Fafalada · Dec 22, 2005

DemoCoder said:
But if you want a given sequence of code to produce the same result on two different processor architectures when dealing with doubles, then it's not true.

If by "same result" you mean produce exact same FP numbers, then obviously you're dealing with bigger problems then just precision - you have to force the compilers to use the exact same computation order on instruction level (which will further cripple performance of one or both your platforms).
Probably have to force using software implementations of any complex FP operations that one or the other platform might have in hardware as well.

DemoCoder · Dec 22, 2005

Well, exact reproducibility might be desirable for some applications, but it was not specifically what I was referring to.

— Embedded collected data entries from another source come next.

==> config.mk <==
export PLATFORM = sky130hd
export DESIGN_NAME = chan_sequencer
export DESIGN_NICKNAME = d
export VERILOG_FILES = /design/src/rtl/chseq_pkg.sv /design/src/rtl/chseq_cmd_decode.sv /design/src/rtl/chseq_step.sv /design/src/rtl/chan_sequencer.sv
export SDC_FILE = /design/constraint.sdc
export NUM_CORES = 1
export LEC_CHECK = 0
export BUFFER_PORTS_ARGS = -buffer_cell sky130_fd_sc_hd__buf_4
export CAP_MARGIN = 15
export CORE_AREA = 2 2 39 41
export CTS_BUF_LIST = sky130_fd_sc_hd__clkbuf_16
export DETAILED_ROUTE_END_ITERATION = 16
export DIE_AREA = 0 0 41 43
export PLACE_DENSITY = 0.59
export REMOVE_ABC_BUFFERS = 1
export SLEW_MARGIN = 5
export SYNTH_ARGS = -nofsm -noshare
export SYNTH_HDL_FRONTEND = slang
export SYNTH_SLANG_ARGS = --single-unit
==> constraint.sdc <==
create_clock -name clk -period 1.4 [get_ports clk]
set_input_delay 0.28 -clock clk [delete_from_list [all_inputs] [get_ports clk]]
set_output_delay 0.28 -clock clk [all_outputs]
set_load 0.02 [all_outputs]
==> src/rtl/chseq_pkg.sv <==
package chseq_pkg;
  typedef enum logic [1:0] {
    SEQ_PICK_A = 2'b00,
    SEQ_PICK_B = 2'b01,
    SEQ_KEEP   = 2'b10,
    SEQ_START  = 2'b11
  } seq_code_e;
endpackage

==> src/rtl/chseq_cmd_decode.sv <==
module chseq_cmd_decode
  import chseq_pkg::*;
(
  input  logic       commit_i,
  input  logic [1:0] seq_i,
  input  logic       running_i,
  output logic       start_o,
  output logic       select_o,
  output logic       keep_o
);
  seq_code_e code;

  always_comb begin
    code     = seq_code_e'(seq_i);
    start_o  = 1'b0;
    select_o = 1'b0;
    keep_o   = 1'b0;
    if (commit_i) begin
      unique case (code)
        SEQ_START: start_o = 1'b1;
        SEQ_KEEP: begin
          keep_o   = running_i;
          select_o = !running_i;
        end
        default:   select_o = 1'b1;
      endcase
    end
  end

  always_comb begin
    assert_cmd_exclusive_R10: assert ($onehot0({start_o, select_o, keep_o}))
      else $error("command decode not exclusive");
  end
endmodule

==> src/rtl/chseq_step.sv <==
module chseq_step #(
  parameter int N_CH = 4,
  localparam int CW  = (N_CH > 1) ? $clog2(N_CH) : 1
) (
  input  logic [CW-1:0] chan_i,
  input  logic [CW-1:0] last_i,
  output logic [CW-1:0] next_o,
  output logic          wrap_o
);
  always_comb begin
    wrap_o = (chan_i == last_i) || (chan_i == CW'(N_CH - 1));
    next_o = wrap_o ? '0 : chan_i + CW'(1);
  end
endmodule

==> src/rtl/chan_sequencer.sv <==
module chan_sequencer #(
  parameter int N_CH = 4,
  localparam int CW  = (N_CH > 1) ? $clog2(N_CH) : 1
) (
  input  logic          clk,
  input  logic          rst_ni,
  input  logic          frame_i,
  input  logic          commit_i,
  input  logic [CW-1:0] addr_i,
  input  logic [1:0]    seq_i,
  output logic [CW-1:0] chan_o
);
  logic [1:0]    rst_sync_q;
  logic          rst_n;
  logic          run_q, run_d;
  logic [CW-1:0] last_q, last_d;
  logic [CW-1:0] chan_q, chan_d;
  logic          cmd_start, cmd_select, cmd_keep;
  logic [CW-1:0] step_chan;
  logic          step_wrap;
  logic          chan_en, last_en;

  always_ff @(posedge clk or negedge rst_ni) begin
    if (!rst_ni) rst_sync_q <= 2'b00;
    else         rst_sync_q <= {rst_sync_q[0], 1'b1};
  end
  assign rst_n = rst_sync_q[1];

  chseq_cmd_decode u_decode (
    .commit_i  (commit_i),
    .seq_i     (seq_i),
    .running_i (run_q),
    .start_o   (cmd_start),
    .select_o  (cmd_select),
    .keep_o    (cmd_keep)
  );

  chseq_step #(.N_CH(N_CH)) u_step (
    .chan_i (chan_q),
    .last_i (last_q),
    .next_o (step_chan),
    .wrap_o (step_wrap)
  );

  always_comb begin
    run_d   = run_q;
    last_d  = last_q;
    chan_d  = chan_q;
    last_en = 1'b0;
    chan_en = 1'b0;
    if (cmd_start) begin
      run_d   = 1'b1;
      last_d  = addr_i;
      last_en = 1'b1;
      chan_d  = '0;
      chan_en = 1'b1;
    end else if (cmd_select) begin
      run_d   = 1'b0;
      chan_d  = addr_i;
      chan_en = 1'b1;
    end else if (frame_i && run_q) begin
      chan_d  = step_chan;
      chan_en = 1'b1;
    end
  end

  always_ff @(posedge clk or negedge rst_n) begin
    if (!rst_n) begin
      run_q  <= 1'b0;
      last_q <= '0;
      chan_q <= '0;
    end else begin
      run_q <= run_d;
      if (last_en) last_q <= last_d;
      if (chan_en) chan_q <= chan_d;
    end
  end

  assign chan_o = chan_q;

  assert_start_zero_R3: assert property (@(posedge clk) disable iff (!rst_n)
    commit_i && seq_i == 2'b11 |=> chan_o == '0 && run_q)
    else $error("start/restart did not go to channel 0");

  assert_step_up_R4: assert property (@(posedge clk) disable iff (!rst_n)
    run_q && frame_i && !commit_i && chan_o != last_q |=> chan_o == $past(chan_o) + CW'(1))
    else $error("sequence did not step up by one");

  assert_wrap_R5: assert property (@(posedge clk) disable iff (!rst_n)
    run_q && frame_i && !commit_i && chan_o == last_q |=> chan_o == '0)
    else $error("sequence did not wrap to channel 0");

  assert_idle_hold_R6: assert property (@(posedge clk) disable iff (!rst_n)
    !frame_i && !commit_i |=> $stable(chan_o) && $stable(run_q))
    else $error("state changed without a frame or commit");

  assert_keep_R7: assert property (@(posedge clk) disable iff (!rst_n)
    run_q && commit_i && seq_i == 2'b10 |=> run_q && $stable(last_q))
    else $error("keep code disturbed the sequence");

  assert_stop_R8: assert property (@(posedge clk) disable iff (!rst_n)
    commit_i && seq_i[1] == 1'b0 |=> !run_q && chan_o == $past(addr_i))
    else $error("single-channel code did not select the address");

  assert_in_range_R4: assert property (@(posedge clk) disable iff (!rst_n)
    run_q |-> chan_o <= last_q)
    else $error("sequence channel beyond final channel");
endmodule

The big problem with extended precision is unpredictable overflow/underflow across platforms (overflow moreso than underflow). Code that assumes IEEE-754 behavior can fail catastrophically, e.g. Arianne rocket.

_xxx_ · Dec 22, 2005

Stop being so nitpicky for god's sake!

Fact is, you can do reasonable calculations with fp instead of ints with acceptible results if ever so needed. Can we agree so far?

Gubbi · Dec 22, 2005

Anyway, integer arithmetic was probably not what was meant with the original question concerning FP vis a vis integer demands.

Cheers

RavenFox · Dec 26, 2005

*whew* finally made it to the end. Great stuff guys.

liolio · Dec 29, 2005

i've read (or i've try to lol) the new article From Anand about the new SUN ultrasparc T 1 processor.
Interesstingly it seems that have chosen the same path as sony+ibm : a lot of simple cores, no OoO logic, short pipeline.
The focus in these cores is ilp while spe aim fp power. however they don't aim the task (ie server with low calculatives tasks vs intensive fp calculation).
I think there is a main diference SUN choose lot of L2 while STI go with LS and huge bandwidth.
the two chips are nearly the same size
i 've heard a lot talk in this forum about the DMA issue of the SPE (no real direct acces to memory).

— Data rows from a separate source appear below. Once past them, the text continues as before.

### src/rtl/spi_sts_pkg.sv
package spi_sts_pkg;
    localparam int STS_W = 32;

    localparam int B_RX_PTR   = 31;
    localparam int B_TX_PTR   = 30;
    localparam int B_RX_THR   = 29;
    localparam int B_RX_FULL  = 28;
    localparam int B_RX_EMPTY = 27;
    localparam int B_TX_THR   = 26;
    localparam int B_TX_FULL  = 25;
    localparam int B_TX_EMPTY = 24;
    localparam int B_ENABLED  = 16;
    localparam int B_FRAME    = 12;
    localparam int B_CMP      = 11;
    localparam int B_UNDER    = 10;
    localparam int B_TXEMPTY  = 9;
    localparam int B_CSRISE   = 8;
    localparam int B_OVR      = 3;
    localparam int B_MODF     = 2;
    localparam int B_TDRE     = 1;
    localparam int B_RDRF     = 0;

    // sticky bank slot order
    localparam int S_FRAME = 0;
    localparam int S_CMP   = 1;
    localparam int S_UNDER = 2;
    localparam int S_CSR   = 3;
    localparam int S_OVR   = 4;
    localparam int S_MODF  = 5;
    localparam int N_STICKY = 6;

    localparam logic [STS_W-1:0] UNUSED_MASK = 32'h00FE_E0F0;
endpackage

### src/rtl/sts_sticky_bank.sv
module sts_sticky_bank #(
    parameter int N = 6
) (
    input  logic         clk,
    input  logic         rst_n,
    input  logic [N-1:0] set_i,
    input  logic         clr_i,
    output logic [N-1:0] flags_o
);
    typedef struct packed {
        logic [N-1:0] flags;
    } bank_t;

    bank_t bank_d, bank_q;

    always_comb begin
        bank_d = bank_q;
        // a set pulse outranks the clearing read
        bank_d.flags = (bank_q.flags & ~{N{clr_i}}) | set_i;
    end

    always_ff @(posedge clk) begin
        if (!rst_n) bank_q <= '0;
        else        bank_q <= bank_d;
    end

    assign flags_o = bank_q.flags;

    for (genvar i = 0; i < N; i++) begin : g_chk
        p_set_wins_r3: assert property (@(posedge clk) disable iff (!rst_n)
            set_i[i] |=> flags_o[i]);
        p_read_clears_r3: assert property (@(posedge clk) disable iff (!rst_n)
            (clr_i && !set_i[i]) |=> !flags_o[i]);
        p_hold_r3: assert property (@(posedge clk) disable iff (!rst_n)
            (!clr_i && flags_o[i]) |=> flags_o[i]);
    end
endmodule

### src/rtl/sts_fifo_edge.sv
module sts_fifo_edge #(
    parameter int DEPTH = 8,
    parameter int CW    = 4,
    parameter bit IS_TX = 1'b0
) (
    input  logic          clk,
    input  logic          rst_n,
    input  logic          fifo_en_i,
    input  logic [CW-1:0] level_i,
    input  logic [CW-1:0] thresh_i,
    input  logic          ptr_err_i,
    input  logic          clr_i,
    output logic          ptr_o,
    output logic          thr_o,
    output logic          full_o,
    output logic          empty_o
);
    localparam logic [CW-1:0] FULL_V = CW'(DEPTH);

    typedef struct packed {
        logic [CW-1:0] prev;
        logic          ptr;
        logic          thr;
        logic          full;
        logic          empty;
    } edge_t;

    edge_t st_d, st_q;
    logic  hit_thr, hit_full, hit_empty;

    if (IS_TX) begin : g_tx
        // draining direction: crossing down to the threshold
        assign hit_thr = (st_q.prev > thresh_i) && (level_i <= thresh_i);
    end else begin : g_rx
        // filling direction: crossing up to the threshold
        assign hit_thr = (st_q.prev < thresh_i) && (level_i >= thresh_i);
    end

    assign hit_full  = (st_q.prev != FULL_V) && (level_i == FULL_V);
    assign hit_empty = (st_q.prev != '0)     && (level_i == '0);

    always_comb begin
        st_d      = st_q;
        st_d.prev = level_i;
        if (!fifo_en_i) begin
            st_d.ptr   = 1'b0;
            st_d.thr   = 1'b0;
            st_d.full  = 1'b0;
            st_d.empty = 1'b0;
        end else begin
            st_d.ptr   = st_q.ptr | ptr_err_i;
            st_d.thr   = (st_q.thr   & ~clr_i) | hit_thr;
            st_d.full  = (st_q.full  & ~clr_i) | hit_full;
            st_d.empty = (st_q.empty & ~clr_i) | hit_empty;
        end
    end

    always_ff @(posedge clk) begin
        if (!rst_n) st_q <= '0;
        else        st_q <= st_d;
    end

    assign ptr_o   = st_q.ptr;
    assign thr_o   = st_q.thr;
    assign full_o  = st_q.full;
    assign empty_o = st_q.empty;

    p_off_zero_r5: assert property (@(posedge clk) disable iff (!rst_n)
        !fifo_en_i |=> !(ptr_o || thr_o || full_o || empty_o));
    p_full_entry_r7: assert property (@(posedge clk) disable iff (!rst_n)
        (fifo_en_i && level_i == FULL_V && st_q.prev != FULL_V) |=> full_o);
    p_thr_level_r6: assert property (@(posedge clk) disable iff (!rst_n)
        (fifo_en_i && clr_i && level_i == st_q.prev) |=> !thr_o);
    p_ptr_hold_r9: assert property (@(posedge clk) disable iff (!rst_n)
        (fifo_en_i && ptr_o) |=> (ptr_o || !fifo_en_i));
endmodule

### src/rtl/sts_xfer_ready.sv
module sts_xfer_ready #(
    parameter int DEPTH = 8,
    parameter int CW    = 4
) (
    input  logic          clk,
    input  logic          rst_n,
    input  logic          spi_en_i,
    input  logic          fifo_en_i,
    input  logic [CW-1:0] tx_level_i,
    input  logic [CW-1:0] rx_level_i,
    input  logic          tdr_wr_i,
    input  logic          tx_load_i,
    input  logic          rx_load_i,
    input  logic          rdr_rd_i,
    input  logic          sh_idle_i,
    output logic          tdre_o,
    output logic          rdrf_o,
    output logic          txempty_o,
    output logic          ovr_evt_o
);
    localparam logic [CW-1:0] FULL_V = CW'(DEPTH);

    typedef struct packed {
        logic en_prev;
        logic tdre_nf;
        logic rdrf_nf;
        logic tdre;
        logic rdrf;
        logic txempty;
    } xfer_t;

    xfer_t st_d, st_q;
    logic  en_rise;
    logic  hold_empty;

    assign en_rise = spi_en_i && !st_q.en_prev;

    always_comb begin
        st_d         = st_q;
        st_d.en_prev = spi_en_i;

        // single-register mode transmit tracking
        if (!spi_en_i)      st_d.tdre_nf = 1'b0;
        else if (en_rise)   st_d.tdre_nf = 1'b1;
        else if (tdr_wr_i)  st_d.tdre_nf = 1'b0;
        else if (tx_load_i) st_d.tdre_nf = 1'b1;

        // single-register mode receive tracking, arrival wins over read
        if (rx_load_i)     st_d.rdrf_nf = 1'b1;
        else if (rdr_rd_i) st_d.rdrf_nf = 1'b0;

        st_d.tdre = fifo_en_i ? (tx_level_i != FULL_V) : st_d.tdre_nf;
        st_d.rdrf = fifo_en_i ? (rx_level_i != '0)     : st_d.rdrf_nf;

        hold_empty   = fifo_en_i ? (tx_level_i == '0) : st_d.tdre_nf;
        st_d.txempty = hold_empty && sh_idle_i && !tdr_wr_i;
    end

    always_comb begin
        if (fifo_en_i) ovr_evt_o = rx_load_i && (rx_level_i == FULL_V) && !rdr_rd_i;
        else           ovr_evt_o = rx_load_i && st_q.rdrf_nf && !rdr_rd_i;
    end

    always_ff @(posedge clk) begin
        if (!rst_n) st_q <= '0;
        else        st_q <= st_d;
    end

    assign tdre_o    = st_q.tdre;
    assign rdrf_o    = st_q.rdrf;
    assign txempty_o = st_q.txempty;

    p_wr_clears_txempty_r10: assert property (@(posedge clk) disable iff (!rst_n)
        tdr_wr_i |=> !txempty_o);
    p_off_tdre_r11: assert property (@(posedge clk) disable iff (!rst_n)
        (!spi_en_i && !fifo_en_i) |=> !tdre_o);
    p_load_sets_rdrf_r12: assert property (@(posedge clk) disable iff (!rst_n)
        (rx_load_i && !fifo_en_i) |=> rdrf_o);
    p_fifo_rdrf_r13: assert property (@(posedge clk) disable iff (!rst_n)
        (fifo_en_i && rx_level_i == '0) |=> !rdrf_o);
endmodule

### src/rtl/spi_status_flags.sv
module spi_status_flags
    import spi_sts_pkg::*;
#(
    parameter int FIFO_DEPTH = 8,
    parameter int CNT_W      = $clog2(FIFO_DEPTH + 1)
) (
    input  logic             clk,
    input  logic             rst_n,
    input  logic             spi_en,
    input  logic             fifo_en,
    input  logic [CNT_W-1:0] rx_level,
    input  logic [CNT_W-1:0] tx_level,
    input  logic [CNT_W-1:0] rx_thresh,
    input  logic [CNT_W-1:0] tx_thresh,
    input  logic             ev_frame_err,
    input  logic             ev_cmp_hit,
    input  logic             ev_underrun,
    input  logic             ev_cs_rise,
    input  logic             ev_mode_fault,
    input  logic             ev_rx_ptr_err,
    input  logic             ev_tx_ptr_err,
    input  logic             rx_load,
    input  logic             tx_load,
    input  logic             shifter_idle,
    input  logic             status_rd,
    input  logic             tdr_wr,
    input  logic             rdr_rd,
    output logic [31:0]      status
);
    typedef struct packed {
        logic enabled;
    } top_t;

    top_t top_d, top_q;

    logic [N_STICKY-1:0] stk_set, stk_q;
    logic rx_ptr, rx_thr, rx_full, rx_empty;
    logic tx_ptr, tx_thr, tx_full, tx_empty;
    logic tdre, rdrf, txempty, ovr_evt;

    always_comb begin
        top_d         = top_q;
        top_d.enabled = spi_en;
    end

    always_ff @(posedge clk) begin
        if (!rst_n) top_q <= '0;
        else        top_q <= top_d;
    end

    sts_xfer_ready #(.DEPTH(FIFO_DEPTH), .CW(CNT_W)) u_xfer (
        .clk        (clk),
        .rst_n      (rst_n),
        .spi_en_i   (spi_en),
        .fifo_en_i  (fifo_en),
        .tx_level_i (tx_level),
        .rx_level_i (rx_level),
        .tdr_wr_i   (tdr_wr),
        .tx_load_i  (tx_load),
        .rx_load_i  (rx_load),
        .rdr_rd_i   (rdr_rd),
        .sh_idle_i  (shifter_idle),
        .tdre_o     (tdre),
        .rdrf_o     (rdrf),
        .txempty_o  (txempty),
        .ovr_evt_o  (ovr_evt)
    );

    always_comb begin
        stk_set          = '0;
        stk_set[S_FRAME] = ev_frame_err;
        stk_set[S_CMP]   = ev_cmp_hit;
        stk_set[S_UNDER] = ev_underrun;
        stk_set[S_CSR]   = ev_cs_rise;
        stk_set[S_OVR]   = ovr_evt;
        stk_set[S_MODF]  = ev_mode_fault;
    end

    sts_sticky_bank #(.N(N_STICKY)) u_sticky (
        .clk     (clk),
        .rst_n   (rst_n),
        .set_i   (stk_set),
        .clr_i   (status_rd),
        .flags_o (stk_q)
    );

    sts_fifo_edge #(.DEPTH(FIFO_DEPTH), .CW(CNT_W), .IS_TX(1'b0)) u_rx_edge (
        .clk       (clk),
        .rst_n     (rst_n),
        .fifo_en_i (fifo_en),
        .level_i   (rx_level),
        .thresh_i  (rx_thresh),
        .ptr_err_i (ev_rx_ptr_err),
        .clr_i     (status_rd),
        .ptr_o     (rx_ptr),
        .thr_o     (rx_thr),
        .full_o    (rx_full),
        .empty_o   (rx_empty)
    );

    sts_fifo_edge #(.DEPTH(FIFO_DEPTH), .CW(CNT_W), .IS_TX(1'b1)) u_tx_edge (
        .clk       (clk),
        .rst_n     (rst_n),
        .fifo_en_i (fifo_en),
        .level_i   (tx_level),
        .thresh_i  (tx_thresh),
        .ptr_err_i (ev_tx_ptr_err),
        .clr_i     (status_rd),
        .ptr_o     (tx_ptr),
        .thr_o     (tx_thr),
        .full_o    (tx_full),
        .empty_o   (tx_empty)
    );

    always_comb begin
        status             = '0;
        status[B_RX_PTR]   = rx_ptr;
        status[B_TX_PTR]   = tx_ptr;
        status[B_RX_THR]   = rx_thr;
        status[B_RX_FULL]  = rx_full;
        status[B_RX_EMPTY] = rx_empty;
        status[B_TX_THR]   = tx_thr;
        status[B_TX_FULL]  = tx_full;
        status[B_TX_EMPTY] = tx_empty;
        status[B_ENABLED]  = top_q.enabled;
        status[B_FRAME]    = stk_q[S_FRAME];
        status[B_CMP]      = stk_q[S_CMP];
        status[B_UNDER]    = stk_q[S_UNDER];
        status[B_TXEMPTY]  = txempty;
        status[B_CSRISE]   = stk_q[S_CSR];
        status[B_OVR]      = stk_q[S_OVR];
        status[B_MODF]     = stk_q[S_MODF];
        status[B_TDRE]     = tdre;
        status[B_RDRF]     = rdrf;
    end

    p_en_mirror_r2: assert property (@(posedge clk) disable iff (!rst_n)
        spi_en |=> status[B_ENABLED]);
    p_en_low_r2: assert property (@(posedge clk) disable iff (!rst_n)
        !spi_en |=> !status[B_ENABLED]);
    p_overrun_r4: assert property (@(posedge clk) disable iff (!rst_n)
        (rx_load && !fifo_en && rdrf && !rdr_rd) |=> status[B_OVR]);
endmodule

### config.mk
export PLATFORM = sky130hd
export DESIGN_NAME = spi_status_flags
export DESIGN_NICKNAME = d
export VERILOG_FILES = /design/src/rtl/spi_sts_pkg.sv /design/src/rtl/sts_sticky_bank.sv /design/src/rtl/sts_fifo_edge.sv /design/src/rtl/sts_xfer_ready.sv /design/src/rtl/spi_status_flags.sv
export SDC_FILE = /design/constraint.sdc
export NUM_CORES = 1
export LEC_CHECK = 0
export BUFFER_PORTS_ARGS = -buffer_cell sky130_fd_sc_hd__buf_4
export CAP_MARGIN = 20
export CORE_AREA = 2 2 44 86
export DETAILED_ROUTE_END_ITERATION = 12
export DIE_AREA = 0 0 46 88
export GPL_TIMING_DRIVEN = 0
export PLACE_DENSITY = 0.76
export SETUP_SLACK_MARGIN = 0.5
export SLEW_MARGIN = 0
export SYNTH_ARGS = -nofsm -noshare
export SYNTH_HDL_FRONTEND = slang
export SYNTH_SLANG_ARGS = --single-unit
### constraint.sdc
create_clock -name clk -period 1.71 [get_ports clk]
set_clock_uncertainty 0.2 [all_clocks]
set_input_delay 0.171 -clock clk [delete_from_list [all_inputs] [get_ports clk]]
set_output_delay 0.171 -clock clk [all_outputs]
set_load 0.03 [all_outputs]
# Yosys cells after proc, flatten, opt, wreduce, memory -nomap -nowiden
# Cells that the tools add are included.
[totals]
reg_bits = 28
input_bits = 33
[op_classes]
n_lt_le_gt_ge = 4
n_eq_ne = 5
mux = 10
n_bitwise = 18
n_reduce_logical = 22
[op_table]
columns = ["op", "count"]
rows = [
  ["1-bit logical AND", 13],
  ["4-bit != test (second input constant)", 3],
  ["4-bit nonzero test", 3],
  ["1-bit 2-to-1 mux", 10],
  ["4-bit equality test (second input constant)", 2],
  ["4-bit zero test", 2],
  ["1-bit OR", 8],
  ["1-bit bitwise AND", 6],
  ["6-bit bitwise AND", 1],
  ["6-bit inverter", 1],
  ["6-bit OR", 1],
  ["4-bit greater-or-equal comparator", 1],
  ["4-bit greater-than comparator", 1],
  ["4-bit <= comparator", 1],
  ["4-bit < comparator", 1],
  ["1-bit zero test", 3],
  ["2-bit AND reduction", 1],
  ["1-bit inverter", 1],
]

# Logic depth before layout (Yosys ltp)
# Gate-level depths: netlist of the first run.
[logic_depth]
depth_word = 7
mapped_depth = 7
mapped_depth_nobuf = 7

# By module
# Synthesis of the first run repeated with hierarchy kept, for this count alone.
[unflattened]
cells_unflattened = 176
hier_area_um2 = 1599.0
[modules_own_cells]
columns = ["module", "n_inst", "cells_per_inst", "area_per_inst_um2", "seq_area_each_um2"]
rows = [
  ["sts_fifo_edge (u_tx_edge)", 1, 51, 451.7, 160.2],
  ["sts_fifo_edge (u_rx_edge)", 1, 48, 450.4, 160.2],
  ["sts_xfer_ready", 1, 30, 269.0, 120.1],
  ["spi_status_flags", 1, 29, 225.2, 20.0],
  ["sts_sticky_bank", 1, 18, 202.7, 120.1],
]

# Worst setup path after synthesis of the first run
# No wires, ideal clock.
[synth_timing]
path_type = "flip-flop to flip-flop"
startpoint = "register u_tx_edge.st_q[6] (netlist name)"
endpoint = "register u_tx_edge.st_q, in the netlist u_tx_edge.thr_o"
setup_ps = 127
arrival_ps = 1193
setup_slack_ps = 190
path_stages_with_launch = 5
path_buffers = 0
path_cell_list = "dfxtp_1 -> ha_1 -> and3b_1 -> a2111oi_2 -> o41ai_2"
[synth_between]
elab_chain_len = 3
[synth_lines]
columns = ["item", "line_no", "rtl"]
rows = [
  ["from (decl)", "sts_fifo_edge.sv:28", "edge_t st_d, st_q;"],
  ["from (signal assigned)", "sts_fifo_edge.sv:60", "else st_q <= st_d;"],
  ["4-bit greater-than comparator", "sts_fifo_edge.sv:33", "assign hit_thr = (st_q.prev > thresh_i) && (level_i <= thresh_i);"],
  ["1-bit logical AND", "sts_fifo_edge.sv:33", ""],
  ["1-bit OR", "sts_fifo_edge.sv:52", "st_d.thr = (st_q.thr & ~clr_i) | hit_thr;"],
]
# No other way between the ends.
# A chain may end at the register's enable or synchronous reset.

# Final worst setup path of the first run
# Same ends and word-level chain as after synthesis.

==> results of run 1 <==
-- kinds of logic after synthesis --
| logic type | after synthesis | synth area share, % |
|---|---|---|
| flip-flops | 28 | 36.8 |
| buffers and inverters | 42 | 17.4 |
| AO/OA/AOI/OAI | 33 | 14.1 |
| adder cells (fa/ha/maj) | 15 | 12.3 |
| AND/OR/NAND/NOR | 53 | 19.2 |
| other | 1 | 0.246 |
-- per-stage QoR --
stage                     cell area, um^2  instances
after floorplan                      1620        185
after CTS                            2340        289
after global placement               2020        266
after global routing                 2380        289
after detailed placement             2020        266
final                                2380        289
-- worst min path at each step --
stage                        from                to  slack [ns]  cells after the start
final                     rx_load    u_xfer.st_q[3]       -0.05                      2
after floorplan            tdr_wr  u_xfer.txempty_o        0.04                      1
after global placement     tdr_wr  u_xfer.txempty_o        0.14                      2
after CTS                 rx_load    u_xfer.st_q[3]       -0.05                      2
after global routing      rx_load    u_xfer.st_q[3]       -0.06                      2
after detailed placement   tdr_wr  u_xfer.txempty_o        0.14                      2
-- worst max-delay path: cells and delay by family, from the launching register on --
kind	cells	cell delay [ns]
AO/OA/AOI/OAI	2	0.30
adder cells (fa/ha/maj)	1	0.29
flip-flops	1	0.37
AND/OR/NAND/NOR	1	0.21
-- area by class of cell --
cell class	count	area (um^2)	share of cell area, %
well taps	32	40.0	1.68
clock buffers	3	41.3	1.73
repair buffers	69	607	25.5
plain buffers	30	256	10.8
inverters	12	45.0	1.89
multi-input cells	115	813	34.1
flip-flops and latches	28	581	24.4
-- placed cells by master, fill, tap and decap left out, drive strengths merged --
| cell | synthesis | routed |
|---|---|---|
| nor3b | 1 | 1 |
| a211oi | 1 | 1 |
| nand3b | 1 | 1 |
| o21ai | 6 | 6 |
| and3b | 1 | 1 |
| conb | 1 | 14 |
| dlygate4sd3 | 0 | 19 |
| o21a | 2 | 2 |
| nand4 | 2 | 2 |
| inv | 12 | 12 |
| nor4 | 2 | 2 |
| nand2 | 11 | 11 |
| nor2b | 10 | 10 |
| clkbuf | 1 | 4 |
| ha | 15 | 15 |
| buf | 29 | 79 |
| nor2 | 9 | 9 |
| o41ai | 3 | 3 |
| a21boi | 1 | 1 |
| a32oi | 1 | 1 |
| a2111oi | 1 | 1 |
| dfxtp | 28 | 28 |
| a21oi | 17 | 17 |
| nor3 | 6 | 6 |
| and2 | 10 | 10 |
| a31oi | 1 | 1 |
-- routing by layer --
layer	GRT usage, %	up-vias	wire, um	share of wire [%]
met5	0	-	0	0
met1	20.1	646	1220	32
met3	2.68	8	160	4.2
met4	8.57	0	111	2.9
met2	37.6	47	2320	61
li1	-	713	-	-
-- timing repair --
action / 4_1_cts / 5_1_grt
setup buffers: 1 / 0
pin swaps: 0 / 3
endpoints found under the setup margin: 15 / 19
resized for setup: 25 / 13
hold endpoints to repair: 19 / 1
-- report_power, final --
part	internal, mW	switching [mW]	leakage (nW)
Combinational	0.224	0.216	0.882
Sequential	0.686	0.0224	0.237
Clock	0.158	0.186	0.0216
Total	1.07	0.424	1.14
-- state kept, by name, indices dropped and copies added, names as in the netlist --
| signal | count |
|---|---|
| u_xfer.tdre_o | 1 |
| u_rx_edge.thr_o | 1 |
| u_rx_edge.empty_o | 1 |
| u_sticky.flags_o | 6 |
| u_rx_edge.ptr_o | 1 |
| u_rx_edge.full_o | 1 |
| u_tx_edge.thr_o | 1 |
| u_xfer.st_q | 3 |
| u_rx_edge.st_q | 4 |
| u_xfer.txempty_o | 1 |
| u_xfer.rdrf_o | 1 |
| u_tx_edge.ptr_o | 1 |
| u_tx_edge.full_o | 1 |
| u_tx_edge.empty_o | 1 |
| u_tx_edge.st_q | 4 |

i ask more knowledgeable person if sony and ibm should have choose a more sun like implementation of the spe in the cell with a nearly 2Mo L2 cahe (500KB+8X256KB) all other things being equal.
Here is the link http://www.anandtech.com/cpuchipsets/showdoc.aspx?i=2657&p=1

"Nerve-Damage" · Dec 29, 2005

liolio said:
i've read (or i've try to lol) the new article From Anand about the new SUN ultrasparc T 1 processor.
Interesstingly it seems that have chosen the same path as sony+ibm : a lot of simple cores, no OoO logic, short pipeline.
The focus in these cores is ilp while spe aim fp power. however they don't aim the task (ie server with low calculatives tasks vs intensive fp calculation).
I think there is a main diference SUN choose lot of L2 while STI go with LS and huge bandwidth.
the two chips are nearly the same size
i 've heard a lot talk in this forum about the DMA issue of the SPE (no real direct acces to memory).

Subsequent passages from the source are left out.